• [WHAT IS REQUIRED]
Return every entry exactly.

[Records from a data collection]
--- src/rtl/top_varint.sv ---
// -----------------------------------------------------------------------------
// top_varint
// Combinational protobuf field encoder: tag varint ((field_id<<3)|wire type 0)
// followed by the value varint, LSB byte first, zero padded to 120 bits.
// Field types 17 (sint32) and 18 (sint64) are zigzag-mapped first.
//   i_value      in  64   raw field value
//   i_field_id   in  29   protobuf field number
//   i_field_type in  5    protobuf TYPE_* code
//   o_out_port   out 120  tag bytes then value bytes
// -----------------------------------------------------------------------------
module top_varint
   import varint_pkg::*;
(
   input  logic [63:0]      i_value,
   input  logic [28:0]      i_field_id,
   input  logic [4:0]       i_field_type,
   output logic [ENC_W-1:0] o_out_port
);

   logic [63:0] w_payload;
   logic [63:0] w_tag_int;
   logic [79:0] w_tag_bytes;
   logic [79:0] w_val_bytes;
   logic [3:0]  w_tag_len;

   always_comb begin
      w_payload = i_value;
      if (i_field_type == TYPE_SINT32)
         w_payload = {32'h0, {i_value[30:0], 1'b0} ^ {32{i_value[31]}}};
      else if (i_field_type == TYPE_SINT64)
         w_payload = {i_value[62:0], 1'b0} ^ {64{i_value[63]}};
      w_tag_int   = {32'h0, i_field_id, WIRE_VARINT};
      w_tag_bytes = varint_bytes(w_tag_int);
      w_val_bytes = varint_bytes(w_payload);
      w_tag_len   = varint_len(w_tag_int);
      // The tag never exceeds MAX_TAG_BYTES, so only its low 40 bits matter.
      o_out_port  = {80'h0, w_tag_bytes[8*MAX_TAG_BYTES-1:0]}
                  | ({40'h0, w_val_bytes} << (8 * w_tag_len));
   end

endmodule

• [OUTPUT]
--- src/rtl/top_varint.sv ---
// -----------------------------------------------------------------------------
// top_varint
// Combinational protobuf field encoder: tag varint ((field_id<<3)|wire type 0)
// followed by the value varint, LSB byte first, zero padded to 120 bits.
// Field types 17 (sint32) and 18 (sint64) are zigzag-mapped first.
//   i_value      in  64   raw field value
//   i_field_id   in  29   protobuf field number
//   i_field_type in  5    protobuf TYPE_* code
//   o_out_port   out 120  tag bytes then value bytes
// -----------------------------------------------------------------------------
module top_varint
   import varint_pkg::*;
(
   input  logic [63:0]      i_value,
   input  logic [28:0]      i_field_id,
   input  logic [4:0]       i_field_type,
   output logic [ENC_W-1:0] o_out_port
);

   logic [63:0] w_payload;
   logic [63:0] w_tag_int;
   logic [79:0] w_tag_bytes;
   logic [79:0] w_val_bytes;
   logic [3:0]  w_tag_len;

   always_comb begin
      w_payload = i_value;
      if (i_field_type == TYPE_SINT32)
         w_payload = {32'h0, {i_value[30:0], 1'b0} ^ {32{i_value[31]}}};
      else if (i_field_type == TYPE_SINT64)
         w_payload = {i_value[62:0], 1'b0} ^ {64{i_value[63]}};
      w_tag_int   = {32'h0, i_field_id, WIRE_VARINT};
      w_tag_bytes = varint_bytes(w_tag_int);
      w_val_bytes = varint_bytes(w_payload);
      w_tag_len   = varint_len(w_tag_int);
      // The tag never exceeds MAX_TAG_BYTES, so only its low 40 bits matter.
      o_out_port  = {80'h0, w_tag_bytes[8*MAX_TAG_BYTES-1:0]}
                  | ({40'h0, w_val_bytes} << (8 * w_tag_len));
   end

endmodule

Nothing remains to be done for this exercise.